No matter how much money we are talking about, it is more profitable than borrowing money, and every one of us uses this financial service from time to time.
Why is it? The answer is trite : for whatever purpose we spend on the credit we receive (for travel, for a car, for a home or apartment), we have the opportunity to reap the desired benefits now, without spending many years collecting.
The only downside to any credit is the interest rate
But its cost is also relative. Inflation makes it less expensive after a while and your purchase becomes more expensive. Most often, a comparison is made between a target loan (the goal is to buy something) or a consumer loan.
The latter are not as profitable as the first, but you can spend that kind of credit on anything you want. This bank product has a clear repayment schedule, but only at the time of presentation. Later, the borrower realizes that he will often have to repay the loan, even at double the amount.
How to properly compare loans
The first feature of any loan comparison is the interest rate, but the repayment term must also be considered. If this period is too long, it does not matter how low the annual percentage is because you will overpay the rate more than once over several years. Conversely, if the repayment term is short, you may not be afraid of high interest rates, as you may only pay part of the annual commission within a few months.

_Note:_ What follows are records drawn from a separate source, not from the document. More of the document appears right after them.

`src/dbf_pkg.sv`:
```
// Shared types and constants of the display brightness fader.
package dbf_pkg;

    // Width of a contrast level and of a step count.
    localparam int LVL_W = 8;

    // Opcodes of an input item.
    localparam logic [2:0] OP_TICK    = 3'd0;
    localparam logic [2:0] OP_DIM     = 3'd1;
    localparam logic [2:0] OP_WAKE    = 3'd2;
    localparam logic [2:0] OP_INSTANT = 3'd3;
    localparam logic [2:0] OP_SET     = 3'd4;
    localparam logic [2:0] OP_AUTO    = 3'd5;

    // Register indexes on the configuration port.
    localparam logic [2:0] REG_DIM_LEVEL     = 3'd0;
    localparam logic [2:0] REG_DIM_STEPS     = 3'd1;
    localparam logic [2:0] REG_WAKE_STEPS    = 3'd2;
    localparam logic [2:0] REG_DIM_INTERVAL  = 3'd3;
    localparam logic [2:0] REG_WAKE_INTERVAL = 3'd4;
    localparam logic [2:0] REG_AUTO_DELAY    = 3'd5;
    localparam logic [2:0] REG_INIT_LEVEL    = 3'd6;

    // Register reset values.
    localparam logic [7:0]  RST_DIM_LEVEL     = 8'd0;
    localparam logic [7:0]  RST_DIM_STEPS     = 8'd8;
    localparam logic [7:0]  RST_WAKE_STEPS    = 8'd3;
    localparam logic [15:0] RST_DIM_INTERVAL  = 16'd60;
    localparam logic [15:0] RST_WAKE_INTERVAL = 16'd40;
    localparam logic [31:0] RST_AUTO_DELAY    = 32'd0;
    localparam logic [7:0]  RST_INIT_LEVEL    = 8'd207;

    // Fade mode as reported on the output.
    typedef enum logic [1:0] {
        MODE_IDLE = 2'd0,
        MODE_DIM  = 2'd1,
        MODE_WAKE = 2'd2
    } t_mode;

    // Sequencer states of the fade engine.
    typedef enum logic [2:0] {
        S_IDLE,
        S_EXEC,
        S_DIV,
        S_STEP1,
        S_STEP2,
        S_OUT
    } t_state;

    typedef struct packed {
        logic [2:0]  opcode;
        logic [31:0] now_ms;
        logic [7:0]  level_value;
        logic [31:0] last_activity_ms;
    } t_in_item;

    typedef struct packed {
        logic       write_valid;
        logic [7:0] contrast_value;
        logic       dimmed_flag;
        logic [1:0] fade_mode;
        logic       last_of_run;
    } t_out_item;

    // Configuration seen by the fade engine.
    typedef struct packed {
        logic [7:0]  dim_level;
        logic [7:0]  dim_step_count;
        logic [7:0]  wake_step_count;
        logic [15:0] dim_step_interval_ms;
        logic [15:0] wake_step_interval_ms;
        logic [31:0] auto_dim_delay_ms;
    } t_cfg;

    // Divider start request and response.
    typedef struct packed {
        logic             start;
        logic [LVL_W-1:0] dividend;
        logic [LVL_W-1:0] divisor;
    } t_div_req;

    typedef struct packed {
        logic             done;
        logic [LVL_W-1:0] quotient;
    } t_div_rsp;

endpackage

```
`src/dbf_div.sv`:
```
// Restoring serial divider for the fade step size, one quotient bit per cycle.
module dbf_div (
    input  logic              i_clk,
    input  logic              i_rst_n,
    input  dbf_pkg::t_div_req i_req,
    output dbf_pkg::t_div_rsp o_rsp
);
    import dbf_pkg::*;

    localparam int CNT_W = $clog2(LVL_W);

    logic             r_busy;
    logic             r_done;
    logic [CNT_W-1:0] r_cnt;
    logic [LVL_W-1:0] r_rem;
    logic [LVL_W-1:0] r_quo;
    logic [LVL_W-1:0] r_div;

    logic [LVL_W:0]   shifted;
    logic             fits;
    logic [LVL_W-1:0] n_rem;

    // Shift in the next dividend bit and try to subtract the divisor.
    always_comb begin
        shifted = {r_rem, r_quo[LVL_W-1]};
        fits    = shifted >= {1'b0, r_div};
        if (fits) begin
            n_rem = LVL_W'(shifted - {1'b0, r_div});
        end else begin
            n_rem = shifted[LVL_W-1:0];
        end
    end

    // Control: busy while the LVL_W quotient bits are formed, then a one-cycle done pulse.
    always_ff @(posedge i_clk) begin
        if (!i_rst_n) begin
            r_busy <= 1'b0;
            r_done <= 1'b0;
            r_cnt  <= '0;
        end else begin
            r_done <= 1'b0;
            if (i_req.start) begin
                r_busy <= 1'b1;
                r_cnt  <= '0;
            end else if (r_busy) begin
                r_cnt <= r_cnt + 1'b1;
                if (r_cnt == CNT_W'(LVL_W - 1)) begin
                    r_busy <= 1'b0;
                    r_done <= 1'b1;
                end
            end
        end
    end

    // Datapath: remainder and quotient shift register.
    always_ff @(posedge i_clk) begin
        if (i_req.start) begin
            r_rem <= '0;
            r_quo <= i_req.dividend;
            r_div <= i_req.divisor;
        end else if (r_busy) begin
            r_rem <= n_rem;
            r_quo <= {r_quo[LVL_W-2:0], fits};
        end
    end

    assign o_rsp.done     = r_done;
    assign o_rsp.quotient = r_quo;

endmodule

```
`src/dbf_core.sv`:
```
// Fade engine: sequencer, fade state and result delivery.
module dbf_core #(
    parameter int TIME_BITS = 32
) (
    input  logic               i_clk,
    input  logic               i_rst_n,
    input  dbf_pkg::t_cfg      i_cfg,
    input  logic               i_in_valid,
    output logic               o_in_stall,
    input  dbf_pkg::t_in_item  i_in_data,
    output logic               o_out_valid,
    input  logic               i_out_stall,
    output dbf_pkg::t_out_item o_out_data
);
    import dbf_pkg::*;

    localparam int EXT_W = (TIME_BITS > 32) ? TIME_BITS : 32;

    t_state                 r_state, n_state;
    t_mode                  r_mode, n_mode;
    logic                   r_dimmed, n_dimmed;
    logic [LVL_W-1:0]       r_normal, n_normal;
    logic [LVL_W-1:0]       r_cur, n_cur;
    logic [LVL_W-1:0]       r_sent, n_sent;
    logic [LVL_W-1:0]       r_steps, n_steps;
    logic [TIME_BITS-1:0]   r_time, n_time;
    logic [2:0]             r_op, n_op;
    logic [TIME_BITS-1:0]   r_now, n_now;
    logic [TIME_BITS-1:0]   r_last, n_last;
    logic [LVL_W-1:0]       r_lvl, n_lvl;
    logic [1:0]             r_wcnt, n_wcnt;
    logic [LVL_W-1:0]       r_wv0, n_wv0;
    logic [LVL_W-1:0]       r_wv1, n_wv1;
    logic                   r_fin, n_fin;
    logic                   r_idx, n_idx;

    logic [EXT_W-1:0]       now_ext;
    logic [EXT_W-1:0]       last_ext;
    logic [TIME_BITS-1:0]   step_elapsed;
    logic [TIME_BITS-1:0]   idle_elapsed;
    logic [15:0]            interval;
    logic                   fading;
    logic                   tick_due;
    logic                   auto_due;
    logic                   in_accept;
    logic                   out_accept;
    logic                   out_last;
    logic [LVL_W-1:0]       divisor;
    logic [LVL_W-1:0]       step;
    logic [LVL_W:0]         dim_floor;
    logic [LVL_W:0]         wake_sum;
    logic [LVL_W-1:0]       lvl_dim;
    logic [LVL_W-1:0]       lvl_wake;
    logic [LVL_W-1:0]       step_lvl;
    logic [LVL_W-1:0]       bound;
    logic                   out_of_steps;
    t_div_req               div_req;
    t_div_rsp               div_rsp;

    // Shared divider for the step size.
    dbf_div u_div (
        .i_clk   (i_clk),
        .i_rst_n (i_rst_n),
        .i_req   (div_req),
        .o_rsp   (div_rsp)
    );

    // Timestamps are taken modulo 2^TIME_BITS.
    assign now_ext  = EXT_W'(i_in_data.now_ms);
    assign last_ext = EXT_W'(i_in_data.last_activity_ms);

    assign in_accept  = i_in_valid && !o_in_stall;
    assign out_accept = o_out_valid && !i_out_stall;
    assign out_last   = !(r_wcnt == 2'd2 && !r_idx);

    // Timing checks for a fade step and for auto dim.
    always_comb begin
        fading       = (r_mode == MODE_DIM) || (r_mode == MODE_WAKE);
        interval     = (r_mode == MODE_DIM) ? i_cfg.dim_step_interval_ms
                                            : i_cfg.wake_step_interval_ms;
        step_elapsed = r_now - r_time;
        idle_elapsed = r_now - r_last;
        tick_due     = fading && (EXT_W'(step_elapsed) >= EXT_W'(interval));
        auto_due     = (i_cfg.auto_dim_delay_ms != '0)
                    && (EXT_W'(idle_elapsed) >= EXT_W'(i_cfg.auto_dim_delay_ms))
                    && !r_dimmed && (r_mode == MODE_IDLE);
    end

    // Step size and the level after one step.
    always_comb begin
        divisor = (r_mode == MODE_DIM) ? i_cfg.dim_step_count : i_cfg.wake_step_count;
        if (divisor == '0) begin
            divisor = LVL_W'(1);
        end
        div_req.start    = (r_state == S_EXEC) && (r_op == OP_TICK) && tick_due;
        div_req.dividend = r_normal - i_cfg.dim_level;
        div_req.divisor  = divisor;

        if ((r_normal > i_cfg.dim_level) && (div_rsp.quotient > LVL_W'(1))) begin
            step = div_rsp.quotient;
        end else begin
            step = LVL_W'(1);
        end
        dim_floor = {1'b0, step} + {1'b0, i_cfg.dim_level};
        lvl_dim   = ({1'b0, r_cur} > dim_floor) ? (r_cur - step) : i_cfg.dim_level;
        wake_sum  = {1'b0, r_cur} + {1'b0, step};
        lvl_wake  = (wake_sum < {1'b0, r_normal}) ? wake_sum[LVL_W-1:0] : r_normal;
        step_lvl  = (r_mode == MODE_DIM) ? lvl_dim : lvl_wake;
        bound     = (r_mode == MODE_DIM) ? i_cfg.dim_level : r_normal;
        out_of_steps = r_steps <= LVL_W'(1);
    end

    // Next state of the sequencer.
    always_comb begin
        n_state = r_state;
        unique case (r_state)
            S_IDLE: begin
                if (in_accept) begin
                    n_state = S_EXEC;
                end
            end
            S_EXEC: begin
                n_state = div_req.start ? S_DIV : S_OUT;
            end
            S_DIV: begin
                if (div_rsp.done) begin
                    n_state = S_STEP1;
                end
            end
            S_STEP1: begin
                n_state = S_STEP2;
            end
            S_STEP2: begin
                n_state = S_OUT;
            end
            S_OUT: begin
                if (out_accept && out_last) begin
                    n_state = S_IDLE;
                end
            end
            default: begin
                n_state = S_IDLE;
            end
        endcase
    end

    // Fade state, latched request and pending contrast writes.
    always_comb begin
        n_mode   = r_mode;
        n_dimmed = r_dimmed;
        n_normal = r_normal;
        n_cur    = r_cur;
        n_sent   = r_sent;
        n_steps  = r_steps;
        n_time   = r_time;
        n_op     = r_op;
        n_now    = r_now;
        n_last   = r_last;
        n_lvl    = r_lvl;
        n_wcnt   = r_wcnt;
        n_wv0    = r_wv0;
        n_wv1    = r_wv1;
        n_fin    = r_fin;
        n_idx    = r_idx;
        unique case (r_state)
            S_IDLE: begin
                if (in_accept) begin
                    n_op   = i_in_data.opcode;
                    n_now  = now_ext[TIME_BITS-1:0];
                    n_last = last_ext[TIME_BITS-1:0];
                    n_lvl  = i_in_data.level_value;
                    n_wcnt = 2'd0;
                    n_idx  = 1'b0;
                end
            end
            S_EXEC: begin
                unique case (r_op)
                    OP_TICK: begin
                        if (tick_due) begin
                            n_time = r_now;
                        end
                    end
                    OP_DIM: begin
                        if (!(r_dimmed || r_mode == MODE_DIM)) begin
                            n_mode  = MODE_DIM;
                            n_steps = i_cfg.dim_step_count;
                            n_time  = r_now;
                        end
                    end
                    OP_WAKE: begin
                        if (r_dimmed || r_mode == MODE_DIM) begin
                            n_mode  = MODE_WAKE;
                            n_steps = i_cfg.wake_step_count;
                            n_time  = r_now;
                        end
                    end
                    OP_INSTANT: begin
                        n_mode   = MODE_IDLE;
                        n_cur    = r_normal;
                        n_dimmed = 1'b0;
                        if (r_normal != r_sent) begin
                            n_sent = r_normal;
                            n_wv0  = r_normal;
                            n_wcnt = 2'd1;
                        end
                    end
                    OP_SET: begin
                        n_normal = r_lvl;
                        if (!r_dimmed) begin
                            n_cur = r_lvl;
                            if (r_lvl != r_sent) begin
                                n_sent = r_lvl;
                                n_wv0  = r_lvl;
                                n_wcnt = 2'd1;
                            end
                        end else begin
                            n_cur = i_cfg.dim_level;
                        end
                    end
                    OP_AUTO: begin
                        if (auto_due) begin
                            n_mode  = MODE_DIM;
                            n_steps = i_cfg.dim_step_count;
                            n_time  = r_now;
                        end
                    end
                    default: begin
                    end
                endcase
            end
            S_DIV: begin
            end
            S_STEP1: begin
                // One step toward the bound; the fade ends at the bound or out of steps.
                n_cur   = step_lvl;
                n_steps = out_of_steps ? '0 : r_steps - 1'b1;
                n_fin   = out_of_steps || (step_lvl == bound);
                if (step_lvl != r_sent) begin
                    n_sent = step_lvl;
                    n_wv0  = step_lvl;
                    n_wcnt = 2'd1;
                end
            end
            S_STEP2: begin
                if (r_fin) begin
                    n_cur    = bound;
                    n_dimmed = (r_mode == MODE_DIM);
                    n_mode   = MODE_IDLE;
                    n_steps  = '0;
                    if (bound != r_sent) begin
                        n_sent = bound;
                        n_wcnt = r_wcnt + 2'd1;
                        if (r_wcnt == 2'd0) begin
                            n_wv0 = bound;
                        end else begin
                            n_wv1 = bound;
                        end
                    end
                end
            end
            S_OUT: begin
                if (out_accept && !out_last) begin
                    n_idx = 1'b1;
                end
            end
            default: begin
            end
        endcase
    end

    // Control and fade state registers.
    always_ff @(posedge i_clk) begin
        if (!i_rst_n) begin
            r_state  <= S_IDLE;
            r_mode   <= MODE_IDLE;
            r_dimmed <= 1'b0;
            r_normal <= RST_INIT_LEVEL;
            r_cur    <= RST_INIT_LEVEL;
            r_sent   <= RST_INIT_LEVEL;
            r_steps  <= '0;
            r_time   <= '0;
            r_wcnt   <= 2'd0;
            r_idx    <= 1'b0;
            r_fin    <= 1'b0;
        end else begin
            r_state  <= n_state;
            r_mode   <= n_mode;
            r_dimmed <= n_dimmed;
            r_normal <= n_normal;
            r_cur    <= n_cur;
            r_sent   <= n_sent;
            r_steps  <= n_steps;
            r_time   <= n_time;
            r_wcnt   <= n_wcnt;
            r_idx    <= n_idx;
            r_fin    <= n_fin;
        end
    end

    // Latched request and write values.
    always_ff @(posedge i_clk) begin
        r_op   <= n_op;
        r_now  <= n_now;
        r_last <= n_last;
        r_lvl  <= n_lvl;
        r_wv0  <= n_wv0;
        r_wv1  <= n_wv1;
    end

    // Result delivery from the registered write list; no request is taken in reset.
    always_comb begin
        o_in_stall                = (r_state != S_IDLE) || !i_rst_n;
        o_out_valid               = (r_state == S_OUT);
        o_out_data.write_valid    = (r_wcnt != 2'd0);
        o_out_data.contrast_value = (r_wcnt == 2'd0) ? '0 : (r_idx ? r_wv1 : r_wv0);
        o_out_data.dimmed_flag    = r_dimmed;
        o_out_data.fade_mode      = 2'(r_mode);
        o_out_data.last_of_run    = out_last;
    end

endmodule

```
`src/display_brightness_fader_unit.sv`:
```
// Top level of the display brightness fader: register port and fade engine.
//
// Usage: requests enter on i_in_valid / o_in_stall / i_in_data, one timestamped
// event each (tick, dim, smooth wake, instant wake, set level, auto-dim check).
// Results leave on o_out_valid / i_out_stall / o_out_data: one or two contrast
// writes per request, or a single status result when nothing is sent; the
// last_of_run bit marks the final result of a request.
// A tick that takes a fade step goes from acceptance through S_EXEC, S_DIV,
// where the serial divider forms the step size, S_STEP1 and S_STEP2 to S_OUT;
// every other request goes from S_EXEC straight to S_OUT.
// Each further result is shown in the cycle after the previous one is taken.
// One request is handled at a time: o_in_stall stays high from acceptance
// until the last result is taken, so a new request is accepted the cycle after.
// While i_out_stall is high the current result holds on o_out_data.
// Reset (i_rst_n low at a clock edge) restores the register defaults, an idle
// undimmed fade state at the default level, and sends no write.
// Registers sit at byte address 4*index on the APB-style port; pready is high.
module display_brightness_fader_unit #(
    parameter int TIME_BITS = 32
) (
    input  logic               i_clk,
    input  logic               i_rst_n,
    input  logic               psel,
    input  logic               penable,
    input  logic               pwrite,
    input  logic [4:0]         paddr,
    input  logic [31:0]        pwdata,
    output logic [31:0]        prdata,
    output logic               pready,
    input  logic               i_in_valid,
    output logic               o_in_stall,
    input  dbf_pkg::t_in_item  i_in_data,
    output logic               o_out_valid,
    input  logic               i_out_stall,
    output dbf_pkg::t_out_item o_out_data
);
    import dbf_pkg::*;

    logic [7:0]  r_dim_level;
    logic [7:0]  r_dim_steps;
    logic [7:0]  r_wake_steps;
    logic [15:0] r_dim_interval;
    logic [15:0] r_wake_interval;
    logic [31:0] r_auto_delay;
    logic [7:0]  r_init_level;

    logic        cfg_write;
    logic [2:0]  reg_index;
    t_cfg        cfg;

    assign pready    = 1'b1;
    assign cfg_write = psel && penable && pwrite && pready;
    assign reg_index = paddr[4:2];

    // Configuration registers.
    always_ff @(posedge i_clk) begin
        if (!i_rst_n) begin
            r_dim_level     <= RST_DIM_LEVEL;
            r_dim_steps     <= RST_DIM_STEPS;
            r_wake_steps    <= RST_WAKE_STEPS;
            r_dim_interval  <= RST_DIM_INTERVAL;
            r_wake_interval <= RST_WAKE_INTERVAL;
            r_auto_delay    <= RST_AUTO_DELAY;
            r_init_level    <= RST_INIT_LEVEL;
        end else if (cfg_write) begin
            unique case (reg_index)
                REG_DIM_LEVEL:     r_dim_level     <= pwdata[7:0];
                REG_DIM_STEPS:     r_dim_steps     <= pwdata[7:0];
                REG_WAKE_STEPS:    r_wake_steps    <= pwdata[7:0];
                REG_DIM_INTERVAL:  r_dim_interval  <= pwdata[15:0];
                REG_WAKE_INTERVAL: r_wake_interval <= pwdata[15:0];
                REG_AUTO_DELAY:    r_auto_delay    <= pwdata;
                REG_INIT_LEVEL:    r_init_level    <= pwdata[7:0];
                default: begin
                end
            endcase
        end
    end

    // Register read-back.
    always_comb begin
        unique case (reg_index)
            REG_DIM_LEVEL:     prdata = 32'(r_dim_level);
            REG_DIM_STEPS:     prdata = 32'(r_dim_steps);
            REG_WAKE_STEPS:    prdata = 32'(r_wake_steps);
            REG_DIM_INTERVAL:  prdata = 32'(r_dim_interval);
            REG_WAKE_INTERVAL: prdata = 32'(r_wake_interval);
            REG_AUTO_DELAY:    prdata = r_auto_delay;
            REG_INIT_LEVEL:    prdata = 32'(r_init_level);
            default:           prdata = '0;
        endcase
    end

    // Settings used by the fade engine.
    always_comb begin
        cfg.dim_level             = r_dim_level;
        cfg.dim_step_count        = r_dim_steps;
        cfg.wake_step_count       = r_wake_steps;
        cfg.dim_step_interval_ms  = r_dim_interval;
        cfg.wake_step_interval_ms = r_wake_interval;
        cfg.auto_dim_delay_ms     = r_auto_delay;
    end

    dbf_core #(
        .TIME_BITS (TIME_BITS)
    ) u_core (
        .i_clk       (i_clk),
        .i_rst_n     (i_rst_n),
        .i_cfg       (cfg),
        .i_in_valid  (i_in_valid),
        .o_in_stall  (o_in_stall),
        .i_in_data   (i_in_data),
        .o_out_valid (o_out_valid),
        .i_out_stall (i_out_stall),
        .o_out_data  (o_out_data)
    );

`ifndef SYNTHESIS
    // No new request is taken while a result is pending.
    a_no_accept_on_result: assert property (@(posedge i_clk) disable iff (!i_rst_n)
        o_out_valid |-> o_in_stall)
        else $error("request accepted while a result is pending");

    // An accepted request blocks the input on the following cycle.
    a_busy_after_accept: assert property (@(posedge i_clk) disable iff (!i_rst_n)
        (i_in_valid && !o_in_stall) |=> o_in_stall)
        else $error("input not blocked after acceptance");

    // A status result is the only result of its request and carries level zero.
    a_status_result: assert property (@(posedge i_clk) disable iff (!i_rst_n)
        (o_out_valid && !o_out_data.write_valid) |->
            (o_out_data.last_of_run && o_out_data.contrast_value == 8'd0))
        else $error("malformed status result");
`endif

endmodule

```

If you do not have sufficient borrowing experience and you cannot objectively assess the terms of multiple creditors, a convenient online loan calculator can be used. Such an assistant is available at many online services or at a particular creditor’s Good Finance bank.
By defining the key parameters for each loan
And entering multiple ones there, the calculator will calculate each offer and you will have a clear idea of which one is the most advantageous. When choosing the criteria for your loans and comparing them, you can’t ignore who exactly wants to help you financially.
Banks, followed by microfinance institutions and pawn shops, can offer the most favorable repayment terms. Lastly, there are private investors in terms of repayment transparency, who almost always give up the former and end up changing the rate or maturity.